Senate Bill 310 Changes

The first group of changes result from SB 310 and are found in §14.2016(f). The new wording addresses license and license renewal requirements and requires a renewal fee of 1 1/2 times the renewal fee required in §14.2013(b) (relating to Licenses and Related Fees) if a person's license has expired for 90 calendar days or fewer, and a renewal fee of two times the renewal fee required in §14.2013(b) if the license has expired for more than 90 calendar days but less than one year. If a person's license has been expired for one year or longer, that person may not renew, but shall complete the requirements for a new license. New subsection (f)(4) allows a person who was previously licensed in this state, moved to another state, and is currently licensed and has been in practice in the other state for the two years preceding the date of application to obtain a new license without reexamination. The person shall pay a fee to the Commission that is equal to two times the renewal fee required in §14.2013. The wording in subsection (f)(4)(A) and (B) requires the person to submit proof of having been in practice and licensed in good standing in the other state, as well as requiring the person to comply with other licensing requirements such as insurance.

Section 14.2019(a)(4) and (5) include new wording based on SB 310 establishing the times when applicants may take the rules examination; that a minimum score of at least 75% is required (this is not required by SB 310, but is consistent with the minimum score for LP-gas examinations); that the Commission will notify individuals of examination results within 30 days; and that a testing service may be used. A new sentence in paragraph (5)(C) states that an individual who fails an examination may request in writing that the Commission furnish an analysis of the individual's performance on the examination.
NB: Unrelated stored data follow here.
Design syntropy_core, start of the top module:
module syntropy_core #(
    parameter DATA_WIDTH = 16,
    parameter ADDR_WIDTH = 8,
    parameter THRESHOLD_DEFAULT = 16'hE666,   
    parameter LEARNING_RATE = 16'h0019,      
    parameter MAX_ITERATIONS = 8'd10
)(
    input wire clk,
    input wire rst_n,
    input wire [DATA_WIDTH-1:0] voltage_drift,     
    input wire [DATA_WIDTH-1:0] packet_loss,       
    input wire [DATA_WIDTH-1:0] temp_variance,     
    input wire [DATA_WIDTH-1:0] phase_jitter,      
    input wire [DATA_WIDTH-1:0] threshold,         
    input wire enable_learning,                    
    input wire mesh_broadcast_en,                  
    output reg stable,                             
    output reg [DATA_WIDTH-1:0] flux_value,        
    output reg [DATA_WIDTH-1:0] correction_vector,  
    output reg [DATA_WIDTH-1:0] optimized_params,  
    output reg learning_active,                    
    output reg mesh_broadcast_req,                 
    input wire [DATA_WIDTH-1:0] mesh_flux_in,      
    input wire [DATA_WIDTH-1:0] mesh_correction_in,  
    input wire mesh_valid_in,                      
    output reg [DATA_WIDTH-1:0] mesh_flux_out,     
    output reg [DATA_WIDTH-1:0] mesh_correction_out,  
    output reg mesh_valid_out,                     
    output reg [7:0] iteration_count,              
    output reg [3:0] state,                        
    output reg error_flag                          
);
Settings: LEC_CHECK=0, ABC_AREA=1, CAP_MARGIN=20, CORE_MARGIN=2, CORE_UTILIZATION=70, SLEW_MARGIN=20; clock period 12.1 ns.
run.sh (not shown) runs the stock make flow with config.mk's settings and CLKGATE_MAP_FILE=.
The baseline ran to the end with no violations.
Next try:
- ABC_AREA: 1 -> not set
- CORE_UTILIZATION: 70 -> 66
- MAX_ROUTING_LAYER: not set -> met4
- clock period: 12.1 -> 10.5 ns (I/O delays scaled with it)
The changed run produced a layout that fails on setup timing. Final area rises by 12%. Via count rises by 0.84%. Routed wire length rises by 14%. Clock-buffer cell count rises by 1.

---

## job 5324
syntropy_core again, from the RTL that the note above started with.
clock: 10.5 ns
lec_check: 0
cap_margin: 20
core_margin: 2
core_utilization: 66
slew_margin: 20
The flow for job 5324 finished, though final verification flagged setup timing.
diff inputs: job 5324 => job 5033
Settings: a change of CORE_UTILIZATION from 66 to 40; a change of the clock period (ns, I/O delays scaled along) from 10.5 to 13.0.
Findings:
- Job 5033 | status: complete | timing, DRC, antenna: pass
- Job 5033 ends up with a fraction of the cycle the final worst path needs that is 9.4 points lower than in job 5324.
- Against job 5324 as the reference, job 5033 delivers a lower first-pass GRT wire length.
- Job 5324 -> job 5033: final cell count flat
Inputs modified between job 5033 and job 9798:
Settings: setting SETUP_SLACK_MARGIN to 2.91 for the first time; changing CORE_UTILIZATION from 40 to 70; changing the clock period (ns, I/O delays scaled along) from 13.0 to 10.5.
## What came out
Job 9798 did not finish; the tool stopped in global routing with error GRT-0232.
From job 5033 to job 9798, summed standard-cell area reported by yosys did not move at all.
Job 9798 vs. job 5033: count of cell types in the netlist was more or less identical; number of cells after detailed placement went down by 102.
On placed wire-length estimate, the lower figure sits with job 5033, not job 9798.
New subsection (e) addresses another SB 310 issue regarding expired certificates. Any renewal submitted after the August 31 deadline shall be considered expired. If an individual wishes to renew a certification that has been expired for less than one year, the individual shall submit the annual renewal fee and late filing fee, and proof of successful completion of the examination required for certification. Upon verification that the individual's certificate has not been suspended, revoked, or expired for one year or longer, the Commission shall renew the individual's certificate.

Professional Engineering Changes

The second group of changes address professional engineering activities. These changes will make the LNG rules as consistent as possible with the Commission's LP-gas rules (16 TAC Chapter 9), especially with regard to Commission procedures, deadlines, and fees, and are mostly non-substantive. These types of wording changes are found in §§14.2010(21), 14.2037, 14.2040, 14.2310, and 14.2316.
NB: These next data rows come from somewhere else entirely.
Setup of willow:
Design SUBWAY, start of the top module:
module SUBWAY(
    clk,
    rst_n,
    in_valid,
    init,
    in0,
    in1,
    in2,
    in3,
    out_valid,
    out
);
For scale: ~500 cells after synthesis, ~190 flip-flops, roughly 16 I/O pins, about 7000 um^2 of cells after synthesis.
Settings: LEC_CHECK=0, ABC_AREA=0, CAP_MARGIN=5, CORE_ASPECT_RATIO=0.91, CORE_MARGIN=2, CORE_UTILIZATION=72, CTS_CLUSTER_DIAMETER=359, CTS_CLUSTER_SIZE=59, HOLD_SLACK_MARGIN=0.14, MAX_ROUTING_LAYER=met5, SETUP_SLACK_MARGIN=-0.07, SLEW_MARGIN=20, TNS_END_PERCENT=50; clock period 1.06 ns.
run.sh (not shown) runs the stock make flow with config.mk's settings and CLKGATE_MAP_FILE=.
willow | ERROR | global routing (5_1_grt)
Changes in pepper relative to willow:
Settings: CAP_MARGIN: 5 -> 35; CTS_CLUSTER_DIAMETER: 359 -> 51; CORE_UTILIZATION: 72 -> 67.
--- outcome ---
STATUS run=pepper STAGES=ALL_DONE FINAL_CHECKS=FAILED CAUSE=negative setup slack. willow did not finish; the tool stopped in global routing (5_1_grt) with error DPL-0038. Reported for willow and pepper, number of enable flip-flop cells turned out identical to the last digit. Cell area reported after detailed placement grows slightly when moving from willow to pepper. Between pepper and willow, the synthesized cell count figures differ only marginally. Compared to willow, pepper has fraction of the core area occupied by cells at floorplan 4.6 points lower. From willow to pepper the numbers moved as follows: number of buffers inserted to repair setup after CTS rose 25%; post-placement worst setup slack fell 0.062 ns. Post-synthesis cell area: pepper vs willow identical. pepper against willow: number of buffers added to fix hold violations after cts fell 1; portion of netlist area occupied by mux cells ~0 delta. Going from willow to pepper, die area grows by 760 um^2.
What delta does differently from pepper at the input level:
Settings: CORE_UTILIZATION now 72, was 67; SETUP_SLACK_MARGIN now 0.13, was -0.07; ABC_AREA now 1, was 0; the clock period (ns, I/O delays scaled along) now 1.13, was 1.06.
delta did not finish; a tool error ended it in clock tree synthesis (4_1_cts).
Delta(tally of unique sky130hd cells used after synthesis, delta - pepper) < 0
Measured against each other, pepper and delta differ in effective utilization at floorplan, the lower figure coming from pepper.
Relative to pepper, the chip area from the yosys synthesis statistics of delta is higher by about 3%.
In the tables for pepper and delta, final HPWL from detailed placement reads higher with delta.
Fraction of synthesized area in multiplexers, pepper and delta, higher one = pepper.
X dimension of the die (lower): delta
Relative to pepper, the post-synthesis cell count measured on delta has increased by more than a quarter.
Total standard cell area after synthesis delta (delta − pepper): unfavourable
Synthesized-area fraction occupied by ao, oa, aoi and oai cells ended up 3.4 points higher on delta than on pepper.
Here is what was changed in the inputs of xenon compared with delta.
Settings: CTS_CLUSTER_SIZE: 59 -> 30; HOLD_SLACK_MARGIN: 0.14 -> unset; MIN_ROUTING_LAYER: unset -> met2; SETUP_SLACK_MARGIN: 0.13 -> -0.03; CORE_UTILIZATION: 72 -> 21; the clock period (ns, I/O delays scaled along): 1.13 -> 1.78.
[summary]
clock tree synthesis (4_1_cts): delta exited with error. xenon -> stages 100% | layout checks FAIL | negative setup slack. xenon against delta: die area moved up; pre-CTS setup slack moved up; synthesized cell count level; number of placed instances, taps included moved up. Standard-cell row count for xenon: 30 up relative to delta. Compared with delta, in xenon floorplan utilization went down 54 points, die boundary height went up about 80%.


SUBWAY again, from the RTL that the note above started with.
make LEC_CHECK=0 ABC_AREA=1 CAP_MARGIN=35 CELL_PAD_IN_SITES_DETAIL_PLACEMENT=2 CELL_PAD_IN_SITES_GLOBAL_PLACEMENT=3 CORE_ASPECT_RATIO=0.91 CORE_MARGIN=9 CORE_UTILIZATION=42 CTS_CLUSTER_DIAMETER=301 CTS_CLUSTER_SIZE=12 GPL_ROUTABILITY_DRIVEN=0 MAX_ROUTING_LAYER=met4 MIN_ROUTING_LAYER=met2 SETUP_SLACK_MARGIN=-0.03 SLEW_MARGIN=10 TNS_END_PERCENT=50 finish   # period 3.11 ns
Then changed:
Settings changed: CELL_PAD_IN_SITES_DETAIL_PLACEMENT 2 to unset, CELL_PAD_IN_SITES_GLOBAL_PLACEMENT 3 to unset, CORE_MARGIN 9 to 2, CORE_UTILIZATION 42 to 72, CTS_CLUSTER_DIAMETER 301 to 51, CTS_CLUSTER_SIZE 12 to 32, GPL_ROUTABILITY_DRIVEN 0 to unset, HOLD_SLACK_MARGIN set to -0.01, MAX_ROUTING_LAYER met4 to met5, MIN_ROUTING_LAYER met2 to unset, PLACE_DENSITY set to 0.4, SLEW_MARGIN 10 to 20.
Clock period 3.11 ns to 1.29 ns, I/O delays scaled along.
After rerunning:
- With this change the flow finished with setup timing left
- global-route usage went up by 7.0 points
- register-to-register slack loses 1600 ps
- fmax goes up by 7.6%
- setup slack gets worse by 1600 ps
- total power grows to 2.6 times its value
- wire length goes up by 22%


SUBWAY again, from the RTL that the note above started with.
==> flow/config.mk <==
export PLATFORM = sky130hd
export DESIGN_NAME = SUBWAY
export DESIGN_NICKNAME = SUBWAY
export VERILOG_FILES = /design/flow/design.v
export SDC_FILE = /design/flow/constraint.sdc
export NUM_CORES = 4
export LEC_CHECK = 0
export CAP_MARGIN = 20
export CORE_MARGIN = 2
export CORE_UTILIZATION = 72
export CTS_CLUSTER_SIZE = 30
export HOLD_SLACK_MARGIN = 0.27
export PLACE_DENSITY_LB_ADDON = 0.12
export SETUP_SLACK_MARGIN = 0.59
export SLEW_MARGIN = 20
==> flow/constraint.sdc <==
create_clock -name core_clock -period 1.98 [get_ports {clk}]
set_input_delay 0.3960 -clock core_clock [delete_from_list [all_inputs] [get_ports {clk}]]
set_output_delay 0.3960 -clock core_clock [all_outputs]
set_load 0.01 [all_outputs]
The first run died in 5_1_grt, error DPL-0033.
LNG Advisory Committee Changes

The third group of changes were discussed and approved by the Commission's LNG Advisory Committee. The committee approved changes to §§14.2007, 14.2010, 14.2013, 14.2016, 14.2019, 14.2031, and 14.2040 which are substantive in nature. Specifically, amendments to §14.2007 amend the definition of "mass transit vehicle" and add definitions for "transport" and "transport system." The new wording clarifies these terms which are commonly used in these regulations. In §14.2010, two new forms are added (in paragraphs (13) and (19)), while other changes are made for clarification. Section 14.2013(b)(2) and (5) include minor clarifications. Section 14.2016(e)(3) adds license categories 15 and 20 to category 50 as categories that include testing activities.

In §14.2019(f) and in the table, the one-hour course currently in §13.2019 has been deleted and the reference to the 32-hour course has been changed to the Category 35 course of instruction. Course attendees shall pay the course fee as established by the division director.

Proposed §14.2031 includes the addition of license categories 15 and 25 to the table in the row requiring product liability insurance; this is a current Commission practice consistent with the LP-gas and CNG rules. Also, new language in subsection (b) describes certificates of insurance and requirements for these; the language tracks the Commission's corresponding CNG rule.

Proposed language requiring LNG Form 2019 is added in §14.2040(a); this form will be required when a person purchases an existing LNG installation and wishes for it to remain in LNG service. In addition, the notice requirements in subsections (c) and (d) wherein real property owners must be notified of a new LNG installation or an addition to an existing LNG installation are changed from current §13.2040. The distances in which notification is required--currently up to 900 feet for certain installations--are proposed to be decreased to 500 feet for all installations. The Commission finds this acceptable because of the tremendous safety equipment included in any LNG installation; in addition, this is the same notice requirement in the Commission's LP-gas and CNG regulations. The aggregate water capacities of 15,540 and 214,348 gallons are the equivalent gas volumes to the requirements in the LP-gas rules for 10,000 and 120,000 gallons aggregate water capacities, respectively.

In new §14.2043, language in new subsection (h) requires temporary installations to comply with DOT rules, as well as the Commission's applicable Pipeline Safety rules.

Section 14.2104 clarifies the activities of Category 15, 20, and 50 licensees regarding examination and inspection of containers.

In §14.2310, new subsection (d) is added, stating that emergency refueling vehicles are not required to be registered with the Commission.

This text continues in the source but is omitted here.